I've asked this question on cs.stackexchange before. It has a 20-hours remaining bounty there.
On-line handwriting recognition is the task of converting a series of $(x(t),y(t))$ coordinates to symbols and words. In contrast to off-line handwriting recognition, where you only have a bitmap of the written symbols, you have the way it was written in on-line recognition.
The paper Npen++: An On-Line Handwriting Recognition System describes a system that makes use of Hidden Markov Models (HMMs) and Artificial Neural Networks (ANNs) to recognize symbols.
[...] each character is modelled with three states representing the first, middle and last part of the character. Hence, the MS-TDNN can be regarded as a hybrid recognizer that combines features of neural networks and hidden Markov models (HMMs).
Source: Npen++: An On-Line Handwriting Recognition System, page 6.

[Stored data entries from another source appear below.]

--- config.mk ---
export PLATFORM = sky130hd
export DESIGN_NAME = interval_timer_flat
export DESIGN_NICKNAME = d
export VERILOG_FILES = /design/src/rtl/interval_timer_pkg.sv /design/src/rtl/interval_timer_if.sv /design/src/rtl/interval_timer_tick_prescaler.sv /design/src/rtl/interval_timer.sv /design/src/flat_wrapper.sv
export SDC_FILE = /design/constraint.sdc
export NUM_CORES = 1
export LEC_CHECK = 0
export CORE_AREA = 2 2 92 94
export CTS_CLUSTER_SIZE = 40
export DETAILED_ROUTE_END_ITERATION = 10
export DIE_AREA = 0 0 94 96
export PLACE_DENSITY = 0.86
export SETUP_SLACK_MARGIN = 0.2
export SYNTH_ARGS = -nofsm -noshare
export SYNTH_HDL_FRONTEND = slang
export SYNTH_SLANG_ARGS = --single-unit
export TNS_END_PERCENT = 20
--- constraint.sdc ---
create_clock -name clk -period 2.65 [get_ports clk]
set_clock_uncertainty 0.15 [all_clocks]
set_input_delay 0.53 -clock clk [delete_from_list [all_inputs] [get_ports clk]]
set_output_delay 0.53 -clock clk [all_outputs]
set_load 0.02 [all_outputs]
--- src/rtl/interval_timer_pkg.sv ---
// Shared types and constants for the interval timer.
// Channel FSM states and the default system clock frequency.
package interval_timer_pkg;

  localparam int CLK_FREQ = 50_000_000;

  typedef enum logic [1:0] {
    ST_IDLE = 2'd0,
    ST_RUN  = 2'd1,
    ST_DONE = 2'd2
  } ch_state_e;

endpackage

--- src/rtl/interval_timer_if.sv ---
// Control/status bundle between the timer and its user.
// Channel i of every vector lives at bit i (or [i*CNT_W +: CNT_W]).
interface interval_timer_if #(
  parameter int N_CH  = 4,
  parameter int CNT_W = 4
);
  logic [N_CH-1:0]       start;
  logic [N_CH-1:0]       stop;
  logic [N_CH-1:0]       reload;
  logic [N_CH-1:0]       dir;
  logic [N_CH*CNT_W-1:0] interval;
  logic                  tick;
  logic [N_CH*CNT_W-1:0] count;
  logic [N_CH-1:0]       busy;
  logic [N_CH-1:0]       timeout;
  logic [N_CH-1:0]       expired;

  modport master (
    output start, stop, reload, dir, interval,
    input  tick, count, busy, timeout, expired
  );

  modport slave (
    input  start, stop, reload, dir, interval,
    output tick, count, busy, timeout, expired
  );
endinterface

--- src/rtl/interval_timer_tick_prescaler.sv ---
// Free-running divider producing a registered 1-cycle tick every TICK_DIV clocks.
// TICK_DIV=1 keeps the divider at 0 so the tick is high every cycle.
module tick_prescaler
  import interval_timer_pkg::*;
#(
  parameter int TICK_DIV = CLK_FREQ
) (
  input  logic clk,
  input  logic rst,
  output logic tick
);

  localparam int DW = (TICK_DIV > 1) ? $clog2(TICK_DIV) : 1;
  localparam logic [DW-1:0] DIV_LAST = DW'(TICK_DIV - 1);

  logic [DW-1:0] r_div;
  logic          r_tick;
  logic          w_wrap;

  assign w_wrap = (r_div == DIV_LAST);

  always_ff @(posedge clk) begin
    if (rst) begin
      r_div  <= '0;
      r_tick <= 1'b0;
    end else begin
      r_tick <= w_wrap;
      r_div  <= w_wrap ? '0 : r_div + DW'(1);
    end
  end

  assign tick = r_tick;

endmodule

--- src/rtl/interval_timer.sv ---
// Multi-channel interval timer: one shared prescaler, N_CH independent
// up/down channels with one-shot or auto-reload behaviour.
module interval_timer
  import interval_timer_pkg::*;
#(
  parameter int N_CH     = 4,
  parameter int CNT_W    = 4,
  parameter int TICK_DIV = CLK_FREQ
) (
  input  logic             clk,
  input  logic             rst,
  interval_timer_if.slave  bus
);

  logic w_tick;

  tick_prescaler #(.TICK_DIV(TICK_DIV)) u_prescaler (
    .clk  (clk),
    .rst  (rst),
    .tick (w_tick)
  );

  assign bus.tick = w_tick;

  for (genvar g = 0; g < N_CH; g++) begin : g_ch
    ch_state_e        r_state, w_state_nxt;
    logic [CNT_W-1:0] r_cnt, w_cnt_nxt, r_ival, w_ival_in;
    logic             r_ldir, r_lrel, r_exp, w_exp_nxt, r_to, w_to_nxt;
    logic             w_term, w_load;

    assign w_ival_in = bus.interval[g*CNT_W +: CNT_W];
    assign w_load    = bus.start[g] && !bus.stop[g];
    assign w_term    = r_ldir ? (r_cnt == r_ival) : (r_cnt == '0);

    always_ff @(posedge clk) begin
      if (rst) begin
        r_state <= ST_IDLE;
        r_cnt   <= '0;
        r_ival  <= '0;
        r_ldir  <= 1'b0;
        r_lrel  <= 1'b0;
        r_exp   <= 1'b0;
        r_to    <= 1'b0;
      end else begin
        r_state <= w_state_nxt;
        r_cnt   <= w_cnt_nxt;
        r_exp   <= w_exp_nxt;
        r_to    <= w_to_nxt;
        if (w_load) begin
          r_ival <= w_ival_in;
          r_ldir <= bus.dir[g];
          r_lrel <= bus.reload[g];
        end
      end
    end

    // stop beats start beats tick; a start swallows a coincident tick
    always_comb begin
      w_state_nxt = r_state;
      w_cnt_nxt   = r_cnt;
      w_exp_nxt   = r_exp;
      w_to_nxt    = 1'b0;
      if (bus.stop[g]) begin
        w_state_nxt = ST_IDLE;
        w_exp_nxt   = 1'b0;
      end else if (bus.start[g]) begin
        w_state_nxt = ST_RUN;
        w_exp_nxt   = 1'b0;
        w_cnt_nxt   = bus.dir[g] ? '0 : w_ival_in;
      end else if (r_state == ST_RUN && w_tick) begin
        if (w_term) begin
          w_to_nxt = 1'b1;
          if (r_lrel) begin
            w_cnt_nxt = r_ldir ? '0 : r_ival;
          end else begin
            w_state_nxt = ST_DONE;
            w_exp_nxt   = 1'b1;
          end
        end else begin
          w_cnt_nxt = r_ldir ? r_cnt + CNT_W'(1) : r_cnt - CNT_W'(1);
        end
      end
    end

    assign bus.count[g*CNT_W +: CNT_W] = r_cnt;
    assign bus.busy[g]    = (r_state == ST_RUN);
    assign bus.timeout[g] = r_to;
    assign bus.expired[g] = r_exp;
  end

endmodule

--- src/flat_wrapper.sv ---
// flat-port wrapper written by rule: the top's interface ports become plain ports
module interval_timer_flat import interval_timer_pkg::*;
#(
  parameter int N_CH     = 4,
  parameter int CNT_W    = 4,
  parameter int TICK_DIV = CLK_FREQ
)
  (clk, rst, bus_start, bus_stop, bus_reload, bus_dir, bus_interval, bus_tick, bus_count, bus_busy, bus_timeout, bus_expired);
  interval_timer_if #(.N_CH(N_CH), .CNT_W(CNT_W)) bus_i ();
  input  logic clk;
  input  logic rst;
  input wire logic [$bits(bus_i.start)-1:0] bus_start;
  input wire logic [$bits(bus_i.stop)-1:0] bus_stop;
  input wire logic [$bits(bus_i.reload)-1:0] bus_reload;
  input wire logic [$bits(bus_i.dir)-1:0] bus_dir;
  input wire logic [$bits(bus_i.interval)-1:0] bus_interval;
  output wire logic [$bits(bus_i.tick)-1:0] bus_tick;
  output wire logic [$bits(bus_i.count)-1:0] bus_count;
  output wire logic [$bits(bus_i.busy)-1:0] bus_busy;
  output wire logic [$bits(bus_i.timeout)-1:0] bus_timeout;
  output wire logic [$bits(bus_i.expired)-1:0] bus_expired;
  assign bus_i.start = bus_start;
  assign bus_i.stop = bus_stop;
  assign bus_i.reload = bus_reload;
  assign bus_i.dir = bus_dir;
  assign bus_i.interval = bus_interval;
  assign bus_tick = bus_i.tick;
  assign bus_count = bus_i.count;
  assign bus_busy = bus_i.busy;
  assign bus_timeout = bus_i.timeout;
  assign bus_expired = bus_i.expired;
  interval_timer #(.N_CH(N_CH), .CNT_W(CNT_W), .TICK_DIV(TICK_DIV)) u_core (.clk(clk), .rst(rst), .bus(bus_i));
endmodule
==> results.ini <==
[critical_path]
worstPathRequired_ns = 1.97
worstSetupPathType = reg2out
endpoint_kind = primary output
rr_startpoint = u_core.u_prescaler.r_div[0]$_SDFF_PP0_
r2r-end = u_core.u_prescaler.r_div[11]$_SDFF_PP0_
ff2ff_setup_slack_ns = 0.41
rr_worst_depth = 7
startpoint_type = flip-flop
crit_start = u_core.g_ch[2].r_state[0]$_SDFFE_PP0P_
crit_fanout = 4
arrival_ns = 1.65

[timing]
finalCriticalPeriod_ns = 2.33
timing.fmax_ghz = 0.429
period_share = 0.879
worst_slew_pin_slew_ns = 0.645
drv_slew = 0
tns_ns = 0
rsz0062_at_grt = no
relSlewSlack = 0.566
hold_viol_final = 0
whs_ns = 0.324
finalSetupViolCount = 0

[floorplan]
initial_core_util = 0.526
row_count = 33
dieArea_um2 = 9020
die_w_um = 94
fp.dieH_um = 96
ios = 63
core_um2 = 8050

[routing]
post_drt_wl_per_cell_um = 15.0
dr.pass1.iters = 5
drcViolationCount = 0
vias_per_cell = 5.65
wl_um = 9900
num_vias = 3720
drtIter0Drc = 375
antenna_left = 0

[cells_and_area]
drive_above_1_share = 0.0669
multiInputGateArea_um2 = 2420
nNetsFinal = 596
antenna_cells = 0
fillers = 672
final_cells = 658
syn2layout_area_growth_pct = 21.5
regArea_um2 = 1580
design_area_um2 = 5150

[grt]
track_usage = 0.223
use_met2 = 0.385
grtUsageMet3 = 0.0517
grt_pass1_vias = 3567
grt_start_max_net_pins = 26
grt_pass1_wl_um = 16100
grt_busiest_layer = met2
grt_use_met1 = 0.271
antenna_found_initial = 0
grt_overflow_total = 0

[pwr]
combPwrFrac = 0.189
p_per_area_nw_per_um2 = 540
power_switching_uw = 752
intPower_uw = 2030
peakVddDrop_uv = 273
p_clk_frac = 0.347
seqPwrFrac = 0.464
leakage_uw = 0.00195
swShare = 0.271

[logic_synthesis]
synth_top_cell_by_area = dfxtp_1
synthTopCellsByArea = dfxtp_1, nor2_1, xnor2_1
yosys.cell_types.count = 56
synth_fp_nets = 534
synth.top_cell.area_share = 0.374
synthFlopType = dfxtp_1
synth_edf_count = 0
synthCells = 487
yosysWarnings = 0
synth_area_um2 = 4230
async_flop_share = 0
synth.most_common_cell = nor2_1
synth_seq_cells = 79
syn_area_per_cell_um2 = 8.69
synth_commonest_cells = nor2_1, dfxtp_1, xnor2_1
synth-seq-area-share = 0.374

[worst_hold_path]
hold-path-endpoint = u_core.u_prescaler.r_div[0]$_SDFF_PP0_
worstHoldPathType = reg2reg
min_path_cells = 1
hp-start = u_core.u_prescaler.r_div[0]$_SDFF_PP0_

[cts]
clk-insertion-delay-late_ns = 0.35
post_cts_buffers = 0
htree_levels = 3
postCtsResizedCells = 0
postCtsHoldBufs = 0
cts_buffer_depth = 2
clk_pin_slew_ns = 0.08
cts.sinks = 79
clockRootBuffer = clkbuf_8
cts_buffers = 9
cts_tree = yes

[placed_design]
placed_area_um2 = 4930
dp.cells = 643
post-dp-hpwl_um = 7280
gp_congestion = 0.983
portBuffers = 62

[job]
max_cap_violations = 0

[status]
status = completed

worst max-delay path by stage:
stage	to	depth (start not counted)	slack, ns
3_5_place_dp	u_core.g_ch[3].r_cnt[3]$_SDFFE_PP0P_	7	0.26
3_3_place_gp	u_core.g_ch[3].r_cnt[0]$_SDFFE_PP0P_	7	0.33
5_1_grt	bus_busy[2]	2	0.25
2_1_floorplan	u_core.u_prescaler.r_div[16]$_SDFF_PP0_	9	0.62
6_report	bus_busy[2]	2	0.32
4_1_cts	bus_busy[2]	2	0.31
through the flow:
step	worst slack, ns	total power, uW	util
detailed placement	0.260	1830	0.612
global route	0.251	2900	0.639
CTS	0.313	2790	0.639
floorplan	0.621	1640	-
finish	0.322	2780	0.639
global placement	0.331	1810	0.612
critical path: stages, from the launching register on:
cell	delay, ns
dfxtp_1	0.36
nor2b_1	0.28
clkdlybuf4s50_1	0.66
power by group through the flow:
stage	logic [uW]	clock network (uW)	registers, uW
after floorplan	319	0	1320
after global placement	502	0	1310
after detailed placement	518	0	1310
after CTS	521	980	1290
after global routing	571	1030	1300
final	526	964	1290
layer usage:
metal,vias up,share of wire
li1,1839,-
met1,1730,0.43
met2,122,0.49
met3,29,0.057
met4,0,0.019
met5,-,0
sequential cells by signal, indices dropped and copies added (netlist names):
signal,flops
u_core.g_ch.r_state,5
u_core.g_ch.r_ival,16
u_core.g_ch.r_lrel,4
u_core.g_ch.r_ldir,4
u_core.g_ch.r_to,4
u_core.g_ch.r_exp,3
u_core.u_prescaler.r_div,26
u_core.u_prescaler.tick,1
u_core.g_ch.r_cnt,16
layout by cell type (no fill, tap or decap), drive strengths merged, types with 3 or more instances in the layout:
| master | count |
|---|---|
| nor2b | 10 |
| nand3 | 19 |
| or2 | 3 |
| clkdlybuf4s50 | 62 |
| and2 | 3 |
| nor3 | 12 |
| buf | 13 |
| xor2 | 20 |
| xnor2 | 32 |
| fa | 4 |
| o21ai | 10 |
| nand2 | 18 |
| nor4b | 3 |
| a21o | 5 |
| nor3b | 4 |
| ha | 9 |
| dfxtp | 79 |
| o21a | 4 |
| a31oi | 14 |
| o31ai | 8 |
| a21oi | 19 |
| nand3b | 7 |
| clkbuf | 11 |
| nand4 | 4 |
| and3 | 10 |
| inv | 21 |
| nor4 | 12 |
| mux2i | 18 |
| nor2 | 80 |
| o31a | 7 |
| a211oi | 3 |
cell type report:
type                       instances  area share
multi-input combinational        363       0.471
tap                              105      0.0255
clock buffer                      11      0.0275
clock inverter                     4      0.0136
inverter                          21      0.0153
sequential                        79       0.307
timing repair buffer              75       0.140
cell families (layout without fill, tap and decap cells):
| kind of cell | Yosys count | in the layout | synth area share |
|---|---|---|---|
| compound gates | 88 | 88 | 0.147 |
| xor+xnor | 52 | 52 | 0.108 |
| fa+ha+maj | 13 | 13 | 0.0455 |
| buf+inv | 45 | 111 | 0.0550 |
| flops | 79 | 79 | 0.374 |
| mux | 18 | 18 | 0.0426 |
| simple gates | 192 | 192 | 0.229 |
Power figures use the tool's default switching activity.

One of my problems is that I don't know what a TDNN (Time delay neural network) is. At the moment, I think I've understood what feed-forward neural networks are and I know that they are trained with backpropagation. But all examples I have seen so far have a fixed input vector (e.g. colors of a fixed-size image; positions on a fixed-size board).
How exactly are the lists of coordinates mapped to the input neurons?
Is the following "mind model" I have of those HMMs correct?
When I understand it correct, then you have one HMM for each symbol. How do you get the probabilities $p_1, p_2, p_3, p_{1,2}, p_{2,3}$? How do you get the probability which character to recognize given the trained HMMs and a list of coordinates? When you can get a probability for every symbol with HMMs only, how does the ANN help?